Eu me sinto como um bom carro velho com as peças gradualmente se desgastando,
mas não estou reclamando... Aqueles que acham o envelhecimento terrível são
pessoas que não fizeram o que queriam com suas vidas... A
"liberdade" é o bem mais caro que existe; ela tem que ser paga com
solidão... Pensamento da escritora e jornalista estadunidense Martha Gellhorn (Martha Ellis Gellhorn – 1908-1998), que
no seu livro Selected Letters (Holt Paperbacks, 2007), ela assinalou que:
[…] E essa vontade de fugir do que amo é um tipo de sadismo que não pretendo
mais entender. [...]. No
seu livro Travels With Myself and Another (Penguin, 2001), ela expressa
que: […] Nada é melhor para a autoestima do que a sobrevivência. [...].
No livro The Face of War (Atlantic Monthly, 1994), ela registra que: […]

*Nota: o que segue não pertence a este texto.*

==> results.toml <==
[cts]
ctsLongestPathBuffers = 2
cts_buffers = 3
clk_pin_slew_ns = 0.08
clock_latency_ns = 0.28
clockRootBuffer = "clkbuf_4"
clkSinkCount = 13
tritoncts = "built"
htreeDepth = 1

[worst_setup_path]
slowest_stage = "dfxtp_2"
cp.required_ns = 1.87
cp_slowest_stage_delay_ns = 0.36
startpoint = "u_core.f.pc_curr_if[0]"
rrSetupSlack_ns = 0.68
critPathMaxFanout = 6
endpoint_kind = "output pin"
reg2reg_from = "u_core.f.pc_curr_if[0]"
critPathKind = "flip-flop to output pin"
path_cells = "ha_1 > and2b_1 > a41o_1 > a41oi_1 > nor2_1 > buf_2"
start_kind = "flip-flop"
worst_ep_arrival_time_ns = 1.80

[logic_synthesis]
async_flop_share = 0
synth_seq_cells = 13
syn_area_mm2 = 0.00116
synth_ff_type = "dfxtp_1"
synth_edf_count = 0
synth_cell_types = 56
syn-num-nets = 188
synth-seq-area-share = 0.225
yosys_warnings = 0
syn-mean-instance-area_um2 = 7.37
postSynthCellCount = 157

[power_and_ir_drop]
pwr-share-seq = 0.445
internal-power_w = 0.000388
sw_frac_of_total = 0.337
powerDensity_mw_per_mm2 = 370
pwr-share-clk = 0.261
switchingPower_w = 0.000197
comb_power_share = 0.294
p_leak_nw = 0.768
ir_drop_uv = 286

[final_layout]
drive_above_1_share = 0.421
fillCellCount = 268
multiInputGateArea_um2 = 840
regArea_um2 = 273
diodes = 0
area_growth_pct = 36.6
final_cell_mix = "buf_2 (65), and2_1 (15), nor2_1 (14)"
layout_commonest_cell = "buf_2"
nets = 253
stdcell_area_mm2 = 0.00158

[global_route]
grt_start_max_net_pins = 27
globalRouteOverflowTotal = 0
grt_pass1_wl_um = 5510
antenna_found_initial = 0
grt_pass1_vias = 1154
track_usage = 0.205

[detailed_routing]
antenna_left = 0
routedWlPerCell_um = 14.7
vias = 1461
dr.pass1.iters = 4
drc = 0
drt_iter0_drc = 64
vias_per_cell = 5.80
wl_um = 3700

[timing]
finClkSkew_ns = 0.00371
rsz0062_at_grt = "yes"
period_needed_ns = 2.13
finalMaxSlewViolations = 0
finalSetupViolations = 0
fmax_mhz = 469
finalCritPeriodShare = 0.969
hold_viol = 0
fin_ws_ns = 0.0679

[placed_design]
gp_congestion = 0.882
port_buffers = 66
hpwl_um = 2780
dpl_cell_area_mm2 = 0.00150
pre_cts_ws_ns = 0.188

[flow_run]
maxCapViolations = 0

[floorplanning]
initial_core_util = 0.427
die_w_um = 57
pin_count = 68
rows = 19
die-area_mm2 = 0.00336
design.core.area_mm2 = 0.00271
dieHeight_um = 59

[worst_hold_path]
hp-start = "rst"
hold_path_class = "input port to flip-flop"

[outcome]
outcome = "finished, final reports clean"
`src/rtl/qam_mapper_stream.sv`:
```
// Square-QAM symbol mapper with valid/ready handshakes on both sides.
// Two-stage elastic pipeline: S1 holds the mapped levels, S2 is the output register.
// Each beat is mapped with the constellation order it arrived with.
module qam_mapper_stream #(
  parameter int unsigned M_MAX = 256,
  parameter int unsigned W     = 8,
  parameter int unsigned N     = 1,
  parameter bit          GRAY  = 1'b1
) (
  input  logic                         clk,
  input  logic                         rst,
  input  logic [$clog2(M_MAX)*N-1:0]   in_data,
  input  logic [1:0]                   in_order,
  input  logic                         in_valid,
  output logic                         in_ready,
  output logic [W*N-1:0]               re_out,
  output logic [W*N-1:0]               im_out,
  output logic                         out_valid,
  input  logic                         out_ready,
  output logic                         cfg_err,
  output logic [31:0]                  sym_count
);

  localparam int unsigned B = $clog2(M_MAX);  // bits per symbol at the largest order
  localparam int unsigned A = B / 2;          // bits per axis at the largest order

  logic             s1_valid_q, s1_valid_d;
  logic [W*N-1:0]   s1_re_q, s1_re_d;
  logic [W*N-1:0]   s1_im_q, s1_im_d;
  logic             s2_valid_q, s2_valid_d;
  logic [W*N-1:0]   s2_re_q, s2_re_d;
  logic [W*N-1:0]   s2_im_q, s2_im_d;
  logic             cfg_err_q, cfg_err_d;
  logic [31:0]      sym_count_q, sym_count_d;

  logic             out_fire;
  logic             s2_ready;
  logic             s1_advance;
  logic             accept;
  logic             order_bad;
  int unsigned      a_eff;
  logic [B-1:0]     lane;

  // Map the low a bits of src to one signed axis level, scaled so every order
  // reaches the same peak amplitude; neg flips the axis (used for Q).
  function automatic logic [W-1:0] map_axis(input logic [B-1:0] src,
                                            input int unsigned a,
                                            input logic neg);
    logic [A-1:0] g;
    logic [A-1:0] idx;
    int           v;
    g   = '0;
    idx = '0;
    for (int unsigned i = 0; i < A; i++) begin
      if (i < a) g[i] = src[i];
    end
    if (GRAY) begin
      // bits above a are zero, so a full-width Gray decode is exact
      for (int unsigned i = 0; i < A; i++) idx[i] = ^(g >> i);
    end else begin
      idx = g;
    end
    v = 2 * int'(idx) - (1 << a) + 1;
    v = v <<< (A - a);
    if (neg) v = -v;
    return v[W-1:0];
  endfunction

  // Handshake control, per-lane mapping into S1, S1->S2 transfer, status counters.
  always_comb begin
    out_fire    = s2_valid_q & out_ready;
    s2_ready    = ~s2_valid_q | out_ready;
    s1_advance  = s1_valid_q & s2_ready;
    in_ready    = ~s1_valid_q | s1_advance;
    accept      = in_valid & in_ready;

    a_eff       = 32'(in_order) + 32'd1;
    order_bad   = (a_eff > A);
    if (order_bad) a_eff = A;

    s1_valid_d  = s1_valid_q;
    s1_re_d     = s1_re_q;
    s1_im_d     = s1_im_q;
    s2_valid_d  = s2_valid_q;
    s2_re_d     = s2_re_q;
    s2_im_d     = s2_im_q;
    cfg_err_d   = cfg_err_q;
    sym_count_d = sym_count_q;
    lane        = '0;

    if (accept) begin
      s1_valid_d = 1'b1;
      for (int unsigned l = 0; l < N; l++) begin
        lane = in_data[B*l +: B];
        s1_re_d[W*l +: W] = map_axis(lane, a_eff, 1'b0);
        s1_im_d[W*l +: W] = map_axis(lane >> a_eff, a_eff, 1'b1);
      end
      if (order_bad) cfg_err_d = 1'b1;
    end else if (s1_advance) begin
      s1_valid_d = 1'b0;
    end

    if (s1_advance) begin
      s2_valid_d = 1'b1;
      s2_re_d    = s1_re_q;
      s2_im_d    = s1_im_q;
    end else if (out_fire) begin
      s2_valid_d = 1'b0;
    end

    if (out_fire) sym_count_d = sym_count_q + 32'd1;
  end

  // Pipeline and status registers with synchronous reset.
  always_ff @(posedge clk) begin
    if (rst) begin
      s1_valid_q  <= 1'b0;
      s1_re_q     <= '0;
      s1_im_q     <= '0;
      s2_valid_q  <= 1'b0;
      s2_re_q     <= '0;
      s2_im_q     <= '0;
      cfg_err_q   <= 1'b0;
      sym_count_q <= '0;
    end else begin
      s1_valid_q  <= s1_valid_d;
      s1_re_q     <= s1_re_d;
      s1_im_q     <= s1_im_d;
      s2_valid_q  <= s2_valid_d;
      s2_re_q     <= s2_re_d;
      s2_im_q     <= s2_im_d;
      cfg_err_q   <= cfg_err_d;
      sym_count_q <= sym_count_d;
    end
  end

  assign out_valid = s2_valid_q;
  assign re_out    = s2_re_q;
  assign im_out    = s2_im_q;
  assign cfg_err   = cfg_err_q;
  assign sym_count = sym_count_q;

endmodule

```
### config.mk
export PLATFORM = sky130hd
export DESIGN_NAME = fetch_stage_flat
export DESIGN_NICKNAME = d
export VERILOG_FILES = /design/src/rtl/cpu_types_pkg.sv /design/src/rtl/fetch_stage_if.sv /design/src/rtl/fetch_skid.sv /design/src/rtl/fetch_stage.sv /design/src/flat_wrapper.sv
export SDC_FILE = /design/constraint.sdc
export NUM_CORES = 1
export LEC_CHECK = 0
export CAP_MARGIN = 20
export CORE_MARGIN = 1
export CORE_UTILIZATION = 48
export DETAILED_ROUTE_END_ITERATION = 6
export DONT_BUFFER_PORTS = 1
export HOLD_SLACK_MARGIN = 0.1
export MAX_ROUTING_LAYER = met4
export PLACE_DENSITY = 0.7
export SLEW_MARGIN = 40
export SYNTH_ARGS = -nofsm -noshare
export SYNTH_HDL_FRONTEND = slang
export SYNTH_HIERARCHICAL = 1
export SYNTH_SLANG_ARGS = --single-unit
### constraint.sdc
create_clock -name CLK -period 2.82 [get_ports CLK]
set_input_delay 0.141 -clock CLK [delete_from_list [all_inputs] [get_ports CLK]]
set_output_delay 0.141 -clock CLK [all_outputs]
set_load 0.005 [all_outputs]
### src/rtl/cpu_types_pkg.sv
// cpu_types_pkg: shared fetch types, IF/ID register layout and bubble constant
package cpu_types_pkg;
  typedef logic [31:0] word_t;
  typedef enum logic {RUN, HALTED} fetch_state_t;
  typedef struct packed {
    word_t instr;
    word_t pc;
    word_t npc;
    logic  valid;
  } ifid_t;
  localparam word_t NOP_INSTR = 32'h0;
  localparam ifid_t BUBBLE = '{instr: NOP_INSTR, pc: 32'h0, npc: 32'h0, valid: 1'b0};
endpackage

### src/rtl/fetch_stage_if.sv
// fetch_stage_if: I-cache request, hazard control and IF/ID outputs of the fetch stage
interface fetch_stage_if;
  import cpu_types_pkg::*;
  logic  ihit;
  word_t iload;
  logic  imemREN;
  word_t imemaddr;
  logic  stall;
  logic  redirect;
  word_t redirect_pc;
  logic  halt;
  word_t ifid_instr;
  word_t ifid_pc;
  word_t ifid_npc;
  logic  ifid_valid;
  modport master (
    input  ihit, iload, stall, redirect, redirect_pc, halt,
    output imemREN, imemaddr, ifid_instr, ifid_pc, ifid_npc, ifid_valid
  );
  modport slave (
    output ihit, iload, stall, redirect, redirect_pc, halt,
    input  imemREN, imemaddr, ifid_instr, ifid_pc, ifid_npc, ifid_valid
  );
endinterface

### src/rtl/fetch_skid.sv
// fetch_skid: one-entry buffer holding a fetch that returned while decode was stalled
module fetch_skid
  import cpu_types_pkg::*;
(
  input  logic  CLK,
  input  logic  nRST,
  input  logic  push,
  input  logic  pop,
  input  logic  clear,
  input  ifid_t din,
  output logic  full,
  output ifid_t dout
);
  always_ff @(posedge CLK or negedge nRST) begin
    if (!nRST) begin
      full <= 1'b0;
      dout <= BUBBLE;
    end else if (clear) begin
      full <= 1'b0;
      dout <= BUBBLE;
    end else if (push) begin
      full <= 1'b1;
      dout <= din;
    end else if (pop) begin
      full <= 1'b0;
    end
  end
endmodule

### src/rtl/fetch_stage.sv
// fetch_stage: PC register, I-cache request and IF/ID register with stall/redirect/halt.
// Define FETCH_SKID_EN to keep a fetch that returns during a stall instead of refetching it.
module fetch_stage
  import cpu_types_pkg::*;
#(
  parameter word_t PC_INIT = 32'h0000_0000
) (
  input logic CLK,
  input logic nRST,
  fetch_stage_if.master f
);
  fetch_state_t state_q, state_d;
  word_t pc_q, pc_d, pc_inc;
  ifid_t ifid_q, ifid_d, fetched, skid_q;
  logic run, hit, skid_full, push;
  assign run     = state_q == RUN;
  assign pc_inc  = pc_q + 32'd4;
  assign fetched = '{instr: f.iload, pc: pc_q, npc: pc_inc, valid: 1'b1};
  assign hit     = f.ihit & f.imemREN;
`ifdef FETCH_SKID_EN
  logic pop, clear;
  assign push  = run & !f.redirect & f.stall & hit;
  assign pop   = run & !f.redirect & !f.stall & !f.halt & skid_full;
  assign clear = run & (f.redirect | (!f.stall & f.halt));
  fetch_skid u_skid (
    .CLK   (CLK),
    .nRST  (nRST),
    .push  (push),
    .pop   (pop),
    .clear (clear),
    .din   (fetched),
    .full  (skid_full),
    .dout  (skid_q)
  );
`else
  assign push      = 1'b0;
  assign skid_full = 1'b0;
  assign skid_q    = BUBBLE;
`endif
  assign f.imemREN    = run & !skid_full;
  assign f.imemaddr   = pc_q;
  assign f.ifid_instr = ifid_q.instr;
  assign f.ifid_pc    = ifid_q.pc;
  assign f.ifid_npc   = ifid_q.npc;
  assign f.ifid_valid = ifid_q.valid;
  always_ff @(posedge CLK or negedge nRST) begin
    if (!nRST) begin
      state_q <= RUN;
      pc_q    <= PC_INIT;
      ifid_q  <= BUBBLE;
    end else begin
      state_q <= state_d;
      pc_q    <= pc_d;
      ifid_q  <= ifid_d;
    end
  end
  // redirect > stall > halt > (skid drain | ihit); HALTED leaves only the bubble default
  always_comb begin
    state_d = state_q;
    pc_d    = pc_q;
    ifid_d  = BUBBLE;
    if (run) begin
      if (f.redirect) begin
        pc_d = f.redirect_pc;
      end else if (f.stall) begin
        ifid_d = ifid_q;
        pc_d   = push ? pc_inc : pc_q;
      end else if (f.halt) begin
        state_d = HALTED;
      end else if (skid_full) begin
        ifid_d = skid_q;
      end else if (hit) begin
        ifid_d = fetched;
        pc_d   = pc_inc;
      end
    end
  end
endmodule
### src/flat_wrapper.sv
// flat-port wrapper written by rule: the top's interface ports become plain ports
module fetch_stage_flat import cpu_types_pkg::*;
#(
  parameter word_t PC_INIT = 32'h0000_0000
)
  (CLK, nRST, f_ihit, f_iload, f_stall, f_redirect, f_redirect_pc, f_halt, f_imemREN, f_imemaddr, f_ifid_instr, f_ifid_pc, f_ifid_npc, f_ifid_valid);
  fetch_stage_if f_i ();
  input logic CLK;
  input logic nRST;
  input wire logic [$bits(f_i.ihit)-1:0] f_ihit;
  input wire logic [$bits(f_i.iload)-1:0] f_iload;
  input wire logic [$bits(f_i.stall)-1:0] f_stall;
  input wire logic [$bits(f_i.redirect)-1:0] f_redirect;
  input wire logic [$bits(f_i.redirect_pc)-1:0] f_redirect_pc;
  input wire logic [$bits(f_i.halt)-1:0] f_halt;
  output wire logic [$bits(f_i.imemREN)-1:0] f_imemREN;
  output wire logic [$bits(f_i.imemaddr)-1:0] f_imemaddr;
  output wire logic [$bits(f_i.ifid_instr)-1:0] f_ifid_instr;
  output wire logic [$bits(f_i.ifid_pc)-1:0] f_ifid_pc;
  output wire logic [$bits(f_i.ifid_npc)-1:0] f_ifid_npc;
  output wire logic [$bits(f_i.ifid_valid)-1:0] f_ifid_valid;
  assign f_i.ihit = f_ihit;
  assign f_i.iload = f_iload;
  assign f_i.stall = f_stall;
  assign f_i.redirect = f_redirect;
  assign f_i.redirect_pc = f_redirect_pc;
  assign f_i.halt = f_halt;
  assign f_imemREN = f_i.imemREN;
  assign f_imemaddr = f_i.imemaddr;
  assign f_ifid_instr = f_i.ifid_instr;
  assign f_ifid_pc = f_i.ifid_pc;
  assign f_ifid_npc = f_i.ifid_npc;
  assign f_ifid_valid = f_i.ifid_valid;
  fetch_stage #(.PC_INIT(PC_INIT)) u_core (.CLK(CLK), .nRST(nRST), .f(f_i));
endmodule
======== After elaboration in Yosys (flattened, before gate mapping) ========
Index checks and enable logic that the tools add are counted.
Widths: inputs -> output; s select.
storage, ports and cells
  memories ................................ 0
  logic and storage cells ................. 27
  latch bits .............................. 0
  bits in read-only memories .............. 0
  memory bits (writable) .................. 0
  input port bits ......................... 70
  register bits ........................... 130
operators by class
  add/subtract/negate cells ............... 1
  div/mod/pow operators ................... 0
  magnitude comparators ................... 0
  shifts and indexed selects .............. 0
  multiply operators ...................... 0
  reductions and logical operators ........ 2
  bitwise operators ....................... 2
  muxes and demuxes ....................... 13
  equal/unequal tests ..................... 3
operators with widths
  operator               count
  $mux 97                5
  $mux 32                4
  $add 32x3->32 const B  1
  $mux 1                 4
  $reduce_and 4->1       1
  $ne 3x1->1 const B     1
  $ne 2x1->1 const B     1
  $ne 2x2->1 const B     1
  $reduce_bool 2->1      1
  $and 1x1->1            1
  $not 1->1              1

======== Longest topological paths before layout ========
Gate-level depths: netlist (run 1).
  word-level depth ........................ 7
  mapped depth ............................ 8

======== Worst setup path before layout (run 1) ========
OpenSTA, ideal clock, no wires.
  path kind ............................... reg2reg
  start point ............................. register u_core.pc_q[2], in the netlist u_core/f.imemaddr[2]
  end point ............................... register u_core.pc_q[18], in the netlist u_core/f.imemaddr[18]
  library setup time ...................... 0.137 ns
  setup slack ............................. 0.639 ns
  cell stages (with the launch flop) ...... 8
  clock period less this slack ............ 2.181 ns
  arrival ................................. 2.044 ns
  required time ........................... 2.683 ns
  cell sequence ........................... dfrtp_1 -> ha_1 -> nand2_1 -> or4_1 -> buf_2 -> or4_1 -> o21ai_1 -> a21oi_1
on the way
  cells in the longest elaborated chain, start to end .. 5
RTL lines
  what                    line               RTL
  from (decl)             fetch_stage.sv:13  word_t pc_q, pc_d, pc_inc;
  from (signal assigned)  fetch_stage.sv:53  pc_q <= pc_d;
  $add 32x3->32           fetch_stage.sv:17  assign pc_inc = pc_q + 32'd4;
  $mux 32                 fetch_stage.sv:72  end else if (hit) begin
  $mux 32                 fetch_stage.sv:68  end else if (f.halt) begin
  $mux 32                 fetch_stage.sv:65  end else if (f.stall) begin
  $mux 32                 fetch_stage.sv:63  if (f.redirect) begin
Every way passes these cells. The select of a mux whose other input is x is not followed.
A chain may end at the register's enable or synchronous reset.

======== Worst setup path in the final report (run 1) ========
  start point ............................. register u_core.pc_q[4], in the netlist u_core/f.imemaddr[4]
  end point ............................... register u_core.pc_q[21], in the netlist u_core/f.imemaddr[21]
Same word-level chain as after synthesis.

Na noite de Ano Novo, pensei em uma maravilhosa resolução de Ano Novo para
os homens que governam o mundo: conhecer as pessoas que só vivem nele. [...] Nenhuma guerra, no
registro de guerras de nossa espécie, foi terminal. Até agora, quando sabemos
que uma guerra nuclear seria a morte de nosso planeta. É inacreditável que
quaisquer governos — essas breves figuras políticas — se arroguem o direito de
parar a história, a seu critério. [...].
ALGUÉM FALOU: Paz no
patriarcado é guerra contra as mulheres... Se o patriarcado teve um
início específico na história, também pode ter um fim... Pensamento da socióloga
alemã Maria Mies (1931-2023), que no seu livro Ecofeminism
(Zed, 2014), ela expressa que: [...] Agora, depois que os recursos materiais das
colônias foram saqueados, seus recursos espirituais e culturais estão sendo
transformados em mercadorias para o mercado mundial... [...].
No seu livro Patriarchy and Accumulation on a World Scale: Women in the
International Division of Labour (Zed, 1999), ela assinala que: […] O projeto feminista é basicamente um movimento anarquista
que não quer substituir uma elite de poder (masculina) por outra elite de poder
(feminina), mas que quer construir uma sociedade não hierárquica e não
centralizada, onde nenhuma elite viva de exploração e domínio sobre as outras. [...].